When I was in college, frats were enormous drinking machines; there were guys in there who drank it by the keg, and you could tell. Soon after that they turned to coke, at least at Univ. of Iowa, and from what they say here at Tech, it seems to be similar here. Where do they get the money? Who knows? Are they in collusion to see how many lives they can ruin, on the way to ruining their own, or driving the name of the frat down into the gutter? It seems to me that coke makes people more arrogant; they drive faster, they get an attitude, they lord it over people around them. Don't frats have a problem with that kind of stuff already?

OK, so I'll admit, in fact I have no idea what they do in those frats; I don't even have a reliable source to tell me. I can say that it seems that well over half of cars have some kind of greek letters on the window; student conversation on social media such as yik yak seems to be obsessed with them, as if they are everything, you're either in, or not. But I really don't know. And I wouldn't know if it was even possible to ban them, or get a campus to live without them. How would that be done? And would it make things any better?

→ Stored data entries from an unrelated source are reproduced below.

This is an optimization exercise on Yosys and OpenROAD, whose aim is a short achievable clock period and few clock cycles, not a production implementation.
Function was not checked in any run shown here: the RTL went through the layout flow alone.
No activity file was given, so power comes from the tool's default toggle rates.

==> flow/design.v, too long to show whole: its modules and the start of the top module <==
// module intc_timer: 1020 lines
module intc_timer (
    input  wire        clk,
    input  wire        rst,
    input  wire        cmd_valid,
    output reg         cmd_ready,
    input  wire [2:0]  cmd_op,
    input  wire [23:0] cmd_arg,
    input  wire [7:0]  cmd_data,
    output reg         rsp_valid,
    output reg  [7:0]  rsp_data,
    output wire [2:0]  pend,
    output reg  [1:0]  irq_line,
    output reg  [15:0] irq_vector
);
  // ...
==> flow/run.sh <==
#!/bin/bash
# synth_recipe.tcl (not shown) runs the flow's synth.tcl, then flattens the netlist and writes it again
# the make line also repeats each setting of config.mk as NAME=value (left out here)
make -C /OpenROAD-flow-scripts/flow DESIGN_CONFIG=/design/flow/config.mk WORK_HOME=/design/flow/orfs CLKGATE_MAP_FILE= SYNTH_SCRIPT=/design/flow/synth_recipe.tcl finish
==> flow/config.mk <==
export PLATFORM = sky130hd
export DESIGN_NAME = intc_timer
export DESIGN_NICKNAME = intc_timer
export VERILOG_FILES = /design/flow/design.v
export SDC_FILE = /design/flow/constraint.sdc
export NUM_CORES = 4
export LEC_CHECK = 0
export ABC_CLOCK_PERIOD_IN_PS = 2200
export CAP_MARGIN = 20
export CORE_MARGIN = 2
export CORE_UTILIZATION = 40
export SETUP_SLACK_MARGIN = 3.6
export SLEW_MARGIN = 20
export TNS_END_PERCENT = 100
==> flow/constraint.sdc <==
create_clock -name core_clock -period 6.0 [get_ports {clk}]
set_input_delay 1.2000 -clock core_clock [delete_from_list [all_inputs] [get_ports {clk}]]
set_output_delay 1.2000 -clock core_clock [all_outputs]
set_load 0.01 [all_outputs]
==> results.txt, run 1 <==
Die H: 301 um
Final Hold Viols: 0
Yosys cell types: 91
Worst reg2reg path depth: 14
DR iter-0 viols: 1618
GR Layer Usage met1: 0.260
Util after Layout: 0.531
Top Metal Used: met4
P_sw: 6.70 mW
Status: finished clean
Slowest cell on the critical path: fa_1
Yosys warnings: 1
Non-Filler Instances: 5084
Max_slew headroom: 0.251
Register area: 16100 um2
Worst Setup SP: s0_op[2]$_DFFE_PP_
Fraction of synthesized area in multiplexers: 0.0340
GR Util met3: 0.0246
Multi-input logic area: 21200 um2
Power Combinational: 8.28 mW
Final WS setup: 2770 ps
P_int: 12.7 mW
Hold_sp: p4_n[0]$_DFF_P_
Core Region: 86900 um2
Clock buf count: 104
Root buf cell: clkbuf_16
Global route hottest layer: met2
Pwr/cell area: 421 nW/um2
Placed Instance Area: 37700 um2
Largest family of logic cells by synthesized area: adder cells
Fin. max-slew vios: 0
Nets@finish: 4357
Total global-route track usage: 0.198
Largest net degree at the start of global routing: 63
ANT cells: 0
Worst-Margin Slew: 1110 ps
Syn Inst Count: 3486
Critical path depth: 14
Max VDD drop: 0.270 mV
Synth top area cells: dfxtp_1, ha_1, edfxtp_1, inv_1, nor2_1
Hold Path Depth: 0
Synthesized area: 35200 um2
Initial antenna violation count: 1
Setup Crit Path Kind: flip-flop to flip-flop
Comb pwr share: 0.427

Start up a conversation. Get some freshman to say he's thinking of joining one. Let people tell you what that entails, besides a lot of money. Do you get access to their test files? Do you get free "tutoring"? Or is it just a benign kind of social thing, where you have somebody to hang with on weekends, and they pretty much just stand around outside, eating good food? Let them tell you some good reasons to join frats. I've forgotten most of the ones I ever knew.